* DATA EXTRACTS *

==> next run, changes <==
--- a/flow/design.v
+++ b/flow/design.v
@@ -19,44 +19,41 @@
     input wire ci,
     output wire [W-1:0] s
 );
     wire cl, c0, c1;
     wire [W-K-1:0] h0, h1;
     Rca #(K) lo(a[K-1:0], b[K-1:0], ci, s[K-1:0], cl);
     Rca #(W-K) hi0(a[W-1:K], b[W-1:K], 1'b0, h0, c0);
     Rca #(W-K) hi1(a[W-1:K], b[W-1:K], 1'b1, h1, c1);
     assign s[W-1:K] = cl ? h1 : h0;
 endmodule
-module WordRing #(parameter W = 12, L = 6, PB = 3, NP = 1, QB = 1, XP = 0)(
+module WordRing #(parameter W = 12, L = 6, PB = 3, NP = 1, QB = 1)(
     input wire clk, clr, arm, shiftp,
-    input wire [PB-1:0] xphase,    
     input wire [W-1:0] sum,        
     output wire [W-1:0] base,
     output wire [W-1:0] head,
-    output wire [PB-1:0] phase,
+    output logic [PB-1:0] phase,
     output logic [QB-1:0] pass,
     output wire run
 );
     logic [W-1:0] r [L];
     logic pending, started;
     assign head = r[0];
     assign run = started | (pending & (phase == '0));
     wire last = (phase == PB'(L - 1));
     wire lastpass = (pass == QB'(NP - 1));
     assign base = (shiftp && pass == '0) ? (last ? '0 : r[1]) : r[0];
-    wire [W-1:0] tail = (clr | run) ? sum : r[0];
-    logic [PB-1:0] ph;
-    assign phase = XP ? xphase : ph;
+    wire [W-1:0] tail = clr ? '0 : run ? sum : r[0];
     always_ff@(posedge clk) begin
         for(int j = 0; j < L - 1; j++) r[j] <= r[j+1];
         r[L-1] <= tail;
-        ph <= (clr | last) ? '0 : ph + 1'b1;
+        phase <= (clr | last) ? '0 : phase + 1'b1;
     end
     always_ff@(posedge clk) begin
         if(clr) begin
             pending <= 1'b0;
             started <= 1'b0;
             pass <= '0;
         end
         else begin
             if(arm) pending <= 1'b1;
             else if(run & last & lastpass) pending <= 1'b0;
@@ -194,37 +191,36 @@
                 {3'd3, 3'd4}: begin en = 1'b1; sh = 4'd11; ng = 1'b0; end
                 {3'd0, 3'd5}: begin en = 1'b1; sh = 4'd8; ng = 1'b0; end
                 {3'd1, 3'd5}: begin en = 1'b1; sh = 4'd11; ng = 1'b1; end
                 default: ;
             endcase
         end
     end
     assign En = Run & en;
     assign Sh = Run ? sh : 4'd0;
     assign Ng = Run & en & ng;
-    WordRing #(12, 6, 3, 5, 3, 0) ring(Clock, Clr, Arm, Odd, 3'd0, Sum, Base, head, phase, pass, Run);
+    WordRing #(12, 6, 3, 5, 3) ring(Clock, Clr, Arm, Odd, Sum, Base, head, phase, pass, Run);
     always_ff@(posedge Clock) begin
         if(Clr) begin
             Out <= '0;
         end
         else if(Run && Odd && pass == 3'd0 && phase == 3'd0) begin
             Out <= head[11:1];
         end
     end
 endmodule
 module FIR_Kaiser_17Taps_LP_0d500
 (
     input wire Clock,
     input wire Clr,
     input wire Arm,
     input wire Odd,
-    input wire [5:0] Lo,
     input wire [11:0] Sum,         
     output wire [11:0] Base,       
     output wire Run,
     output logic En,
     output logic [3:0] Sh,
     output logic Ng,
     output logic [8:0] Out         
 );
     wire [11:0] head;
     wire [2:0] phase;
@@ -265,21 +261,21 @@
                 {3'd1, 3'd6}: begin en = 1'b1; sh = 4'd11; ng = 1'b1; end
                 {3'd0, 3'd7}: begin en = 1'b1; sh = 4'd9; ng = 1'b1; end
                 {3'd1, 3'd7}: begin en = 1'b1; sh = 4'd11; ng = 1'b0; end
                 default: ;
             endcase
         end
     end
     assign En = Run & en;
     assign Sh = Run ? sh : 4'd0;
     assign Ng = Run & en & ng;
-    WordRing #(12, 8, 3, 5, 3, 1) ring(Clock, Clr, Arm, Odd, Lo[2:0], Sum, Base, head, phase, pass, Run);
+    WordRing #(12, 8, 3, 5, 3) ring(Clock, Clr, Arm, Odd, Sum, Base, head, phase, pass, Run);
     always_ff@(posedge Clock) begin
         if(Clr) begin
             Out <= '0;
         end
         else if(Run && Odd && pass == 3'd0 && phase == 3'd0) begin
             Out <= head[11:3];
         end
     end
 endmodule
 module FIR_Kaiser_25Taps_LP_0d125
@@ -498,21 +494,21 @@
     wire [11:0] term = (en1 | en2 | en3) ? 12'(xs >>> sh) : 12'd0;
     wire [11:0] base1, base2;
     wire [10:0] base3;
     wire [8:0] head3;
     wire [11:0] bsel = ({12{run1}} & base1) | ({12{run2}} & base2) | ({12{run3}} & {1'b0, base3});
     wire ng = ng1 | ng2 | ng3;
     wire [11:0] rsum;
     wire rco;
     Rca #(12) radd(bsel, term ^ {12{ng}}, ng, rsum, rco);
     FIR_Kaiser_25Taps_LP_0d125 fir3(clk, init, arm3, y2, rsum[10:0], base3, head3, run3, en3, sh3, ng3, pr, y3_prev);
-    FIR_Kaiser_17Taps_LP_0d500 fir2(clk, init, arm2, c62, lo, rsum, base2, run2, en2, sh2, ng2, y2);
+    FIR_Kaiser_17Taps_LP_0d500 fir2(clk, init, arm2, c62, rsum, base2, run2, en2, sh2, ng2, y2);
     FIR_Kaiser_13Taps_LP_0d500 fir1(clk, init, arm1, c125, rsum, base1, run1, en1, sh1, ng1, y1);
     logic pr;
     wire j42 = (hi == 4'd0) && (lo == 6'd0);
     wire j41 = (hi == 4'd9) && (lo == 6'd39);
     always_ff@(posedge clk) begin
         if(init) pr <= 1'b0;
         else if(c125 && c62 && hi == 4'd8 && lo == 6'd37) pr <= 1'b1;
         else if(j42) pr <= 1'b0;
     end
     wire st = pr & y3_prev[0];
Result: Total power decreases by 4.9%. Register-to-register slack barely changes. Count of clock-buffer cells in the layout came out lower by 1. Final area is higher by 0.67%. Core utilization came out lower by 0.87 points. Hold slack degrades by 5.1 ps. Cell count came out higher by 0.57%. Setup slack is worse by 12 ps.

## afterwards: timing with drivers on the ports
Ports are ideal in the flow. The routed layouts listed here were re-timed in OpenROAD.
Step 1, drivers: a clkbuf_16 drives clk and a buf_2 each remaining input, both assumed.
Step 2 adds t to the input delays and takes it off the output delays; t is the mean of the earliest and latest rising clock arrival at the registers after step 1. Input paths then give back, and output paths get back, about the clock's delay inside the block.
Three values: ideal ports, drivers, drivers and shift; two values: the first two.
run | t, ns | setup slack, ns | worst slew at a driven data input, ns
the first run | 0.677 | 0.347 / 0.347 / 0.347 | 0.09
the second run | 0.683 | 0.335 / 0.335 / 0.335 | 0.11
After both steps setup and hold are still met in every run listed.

* * *

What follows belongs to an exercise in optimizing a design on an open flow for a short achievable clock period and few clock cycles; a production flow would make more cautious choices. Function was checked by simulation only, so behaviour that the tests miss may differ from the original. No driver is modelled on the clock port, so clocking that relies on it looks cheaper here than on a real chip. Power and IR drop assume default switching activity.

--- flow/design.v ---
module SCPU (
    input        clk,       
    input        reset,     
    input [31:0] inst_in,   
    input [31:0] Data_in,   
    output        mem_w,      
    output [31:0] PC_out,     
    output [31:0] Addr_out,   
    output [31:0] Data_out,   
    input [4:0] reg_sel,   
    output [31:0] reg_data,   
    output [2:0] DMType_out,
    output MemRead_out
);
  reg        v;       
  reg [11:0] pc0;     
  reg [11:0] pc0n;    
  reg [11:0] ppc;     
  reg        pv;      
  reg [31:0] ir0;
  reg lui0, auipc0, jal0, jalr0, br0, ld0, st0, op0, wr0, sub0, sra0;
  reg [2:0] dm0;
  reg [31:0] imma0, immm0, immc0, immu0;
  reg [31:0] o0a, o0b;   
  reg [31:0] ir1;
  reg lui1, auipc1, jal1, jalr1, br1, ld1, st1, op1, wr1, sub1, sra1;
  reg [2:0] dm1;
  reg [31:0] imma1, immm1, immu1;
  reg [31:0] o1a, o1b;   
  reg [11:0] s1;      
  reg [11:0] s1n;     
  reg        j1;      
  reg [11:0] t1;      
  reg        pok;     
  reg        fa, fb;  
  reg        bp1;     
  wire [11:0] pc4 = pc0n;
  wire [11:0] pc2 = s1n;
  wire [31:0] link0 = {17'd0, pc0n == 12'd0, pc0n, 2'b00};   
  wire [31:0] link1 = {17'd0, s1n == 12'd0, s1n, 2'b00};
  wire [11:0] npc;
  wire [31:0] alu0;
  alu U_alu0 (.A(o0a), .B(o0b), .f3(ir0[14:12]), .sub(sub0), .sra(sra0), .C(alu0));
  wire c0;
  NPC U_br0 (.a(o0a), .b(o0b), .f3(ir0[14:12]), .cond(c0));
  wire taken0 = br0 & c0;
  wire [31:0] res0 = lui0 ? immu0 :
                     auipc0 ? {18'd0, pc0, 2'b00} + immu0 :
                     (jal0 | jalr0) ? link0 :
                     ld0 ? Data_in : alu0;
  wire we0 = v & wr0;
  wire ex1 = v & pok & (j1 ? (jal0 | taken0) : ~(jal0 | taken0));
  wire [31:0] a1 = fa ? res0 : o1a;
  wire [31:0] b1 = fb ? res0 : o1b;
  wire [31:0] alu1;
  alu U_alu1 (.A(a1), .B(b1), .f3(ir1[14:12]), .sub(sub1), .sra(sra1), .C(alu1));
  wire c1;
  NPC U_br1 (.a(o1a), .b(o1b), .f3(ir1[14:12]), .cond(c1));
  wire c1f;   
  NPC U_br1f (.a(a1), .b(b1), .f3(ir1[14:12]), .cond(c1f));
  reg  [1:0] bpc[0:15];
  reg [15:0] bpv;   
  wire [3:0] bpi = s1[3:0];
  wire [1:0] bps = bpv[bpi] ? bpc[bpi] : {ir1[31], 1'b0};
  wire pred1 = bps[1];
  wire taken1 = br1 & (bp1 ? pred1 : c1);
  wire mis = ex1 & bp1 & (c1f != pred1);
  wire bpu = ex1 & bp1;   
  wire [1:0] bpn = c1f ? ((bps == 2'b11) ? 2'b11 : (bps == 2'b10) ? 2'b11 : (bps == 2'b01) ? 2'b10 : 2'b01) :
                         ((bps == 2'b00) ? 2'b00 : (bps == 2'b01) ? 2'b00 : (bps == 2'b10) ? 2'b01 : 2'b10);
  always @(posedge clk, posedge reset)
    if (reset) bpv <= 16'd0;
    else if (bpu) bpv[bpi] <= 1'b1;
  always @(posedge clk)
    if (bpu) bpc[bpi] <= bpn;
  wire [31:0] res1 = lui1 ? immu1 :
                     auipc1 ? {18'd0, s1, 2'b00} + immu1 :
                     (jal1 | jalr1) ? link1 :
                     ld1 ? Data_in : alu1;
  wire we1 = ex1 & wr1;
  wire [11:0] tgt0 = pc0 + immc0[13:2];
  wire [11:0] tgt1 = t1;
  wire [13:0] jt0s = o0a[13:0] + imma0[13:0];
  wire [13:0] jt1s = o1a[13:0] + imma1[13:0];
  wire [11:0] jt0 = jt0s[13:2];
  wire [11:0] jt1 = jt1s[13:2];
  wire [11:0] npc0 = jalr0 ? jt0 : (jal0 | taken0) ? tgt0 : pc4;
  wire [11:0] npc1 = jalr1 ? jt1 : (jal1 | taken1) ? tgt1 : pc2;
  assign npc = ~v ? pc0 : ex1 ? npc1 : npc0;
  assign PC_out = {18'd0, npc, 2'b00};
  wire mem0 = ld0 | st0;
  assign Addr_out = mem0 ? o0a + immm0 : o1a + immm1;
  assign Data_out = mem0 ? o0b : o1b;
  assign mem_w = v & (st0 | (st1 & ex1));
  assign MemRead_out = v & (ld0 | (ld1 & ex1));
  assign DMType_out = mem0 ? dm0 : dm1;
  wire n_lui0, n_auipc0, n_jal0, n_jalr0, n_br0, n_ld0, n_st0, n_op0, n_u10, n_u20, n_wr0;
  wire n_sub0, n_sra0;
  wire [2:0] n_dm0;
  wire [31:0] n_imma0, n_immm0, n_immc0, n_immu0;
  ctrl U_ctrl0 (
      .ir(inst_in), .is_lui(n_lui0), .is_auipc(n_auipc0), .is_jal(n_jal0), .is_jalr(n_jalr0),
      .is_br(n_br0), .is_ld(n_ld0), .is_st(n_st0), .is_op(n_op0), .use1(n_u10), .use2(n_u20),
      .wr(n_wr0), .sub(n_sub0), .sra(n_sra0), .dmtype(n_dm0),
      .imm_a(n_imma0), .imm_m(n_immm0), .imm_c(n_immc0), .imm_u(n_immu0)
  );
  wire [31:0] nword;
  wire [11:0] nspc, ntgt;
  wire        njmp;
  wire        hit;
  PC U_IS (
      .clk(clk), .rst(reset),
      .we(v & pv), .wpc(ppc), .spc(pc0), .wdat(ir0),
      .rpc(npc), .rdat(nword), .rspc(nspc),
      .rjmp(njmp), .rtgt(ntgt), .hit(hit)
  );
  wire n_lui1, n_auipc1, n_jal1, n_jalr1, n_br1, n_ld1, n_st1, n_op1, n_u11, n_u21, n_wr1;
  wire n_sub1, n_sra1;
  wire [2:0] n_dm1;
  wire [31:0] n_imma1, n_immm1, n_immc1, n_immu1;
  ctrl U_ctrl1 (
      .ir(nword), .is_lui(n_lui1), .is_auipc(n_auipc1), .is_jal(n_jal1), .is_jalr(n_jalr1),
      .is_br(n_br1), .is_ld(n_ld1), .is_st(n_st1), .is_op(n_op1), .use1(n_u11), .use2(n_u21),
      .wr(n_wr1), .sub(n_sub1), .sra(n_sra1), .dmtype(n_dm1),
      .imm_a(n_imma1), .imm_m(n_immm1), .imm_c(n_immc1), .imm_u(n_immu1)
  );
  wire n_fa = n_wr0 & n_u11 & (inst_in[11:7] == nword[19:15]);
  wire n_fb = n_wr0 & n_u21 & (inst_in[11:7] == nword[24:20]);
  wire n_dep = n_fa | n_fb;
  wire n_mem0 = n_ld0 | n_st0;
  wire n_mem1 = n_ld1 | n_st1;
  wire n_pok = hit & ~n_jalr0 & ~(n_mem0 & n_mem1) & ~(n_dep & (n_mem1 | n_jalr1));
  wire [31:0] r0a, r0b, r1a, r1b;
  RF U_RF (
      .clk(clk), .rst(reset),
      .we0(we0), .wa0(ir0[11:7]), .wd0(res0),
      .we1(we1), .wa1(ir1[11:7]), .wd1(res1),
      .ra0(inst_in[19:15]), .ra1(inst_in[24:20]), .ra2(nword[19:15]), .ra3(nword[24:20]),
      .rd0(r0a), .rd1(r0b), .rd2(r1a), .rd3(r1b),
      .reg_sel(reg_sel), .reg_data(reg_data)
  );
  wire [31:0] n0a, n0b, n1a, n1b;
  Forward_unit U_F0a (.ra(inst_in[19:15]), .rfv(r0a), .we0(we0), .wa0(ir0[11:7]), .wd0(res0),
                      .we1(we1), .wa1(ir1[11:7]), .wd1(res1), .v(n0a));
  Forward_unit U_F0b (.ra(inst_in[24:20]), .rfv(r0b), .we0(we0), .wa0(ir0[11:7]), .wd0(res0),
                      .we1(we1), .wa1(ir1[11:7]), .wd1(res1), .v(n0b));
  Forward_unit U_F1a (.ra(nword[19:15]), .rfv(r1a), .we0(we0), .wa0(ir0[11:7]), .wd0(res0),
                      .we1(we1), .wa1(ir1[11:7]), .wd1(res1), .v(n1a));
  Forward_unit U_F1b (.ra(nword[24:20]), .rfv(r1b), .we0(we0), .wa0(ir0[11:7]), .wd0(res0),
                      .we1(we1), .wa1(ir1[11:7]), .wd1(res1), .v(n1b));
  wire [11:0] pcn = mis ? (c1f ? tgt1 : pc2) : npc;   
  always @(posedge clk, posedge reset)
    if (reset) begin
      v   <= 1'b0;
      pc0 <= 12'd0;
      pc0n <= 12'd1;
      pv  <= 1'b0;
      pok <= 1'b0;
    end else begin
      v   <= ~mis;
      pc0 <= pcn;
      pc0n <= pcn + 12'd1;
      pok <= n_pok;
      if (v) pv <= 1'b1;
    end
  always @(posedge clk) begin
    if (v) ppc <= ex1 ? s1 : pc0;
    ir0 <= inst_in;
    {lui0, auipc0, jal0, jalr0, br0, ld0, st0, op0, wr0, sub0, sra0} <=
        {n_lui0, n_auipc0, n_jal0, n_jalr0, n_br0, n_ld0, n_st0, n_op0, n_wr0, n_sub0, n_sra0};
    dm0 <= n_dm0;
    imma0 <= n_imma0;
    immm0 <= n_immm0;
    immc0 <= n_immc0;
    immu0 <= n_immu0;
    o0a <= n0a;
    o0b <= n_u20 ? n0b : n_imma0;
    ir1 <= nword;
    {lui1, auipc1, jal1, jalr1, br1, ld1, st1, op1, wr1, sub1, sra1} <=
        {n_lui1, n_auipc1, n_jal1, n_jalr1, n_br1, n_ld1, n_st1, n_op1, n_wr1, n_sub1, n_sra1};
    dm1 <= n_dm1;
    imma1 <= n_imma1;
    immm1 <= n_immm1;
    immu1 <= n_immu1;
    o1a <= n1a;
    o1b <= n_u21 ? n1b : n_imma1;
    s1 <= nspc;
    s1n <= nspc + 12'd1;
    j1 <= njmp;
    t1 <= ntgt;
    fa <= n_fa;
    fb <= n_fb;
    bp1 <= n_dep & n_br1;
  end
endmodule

* EXERCISE *
Task for the records above: copy every line in which the word "bsel" occurs.

* TASK OUTPUT *
     wire [11:0] bsel = ({12{run1}} & base1) | ({12{run2}} & base2) | ({12{run3}} & {1'b0, base3});
     Rca #(12) radd(bsel, term ^ {12{ng}}, ng, rsum, rco);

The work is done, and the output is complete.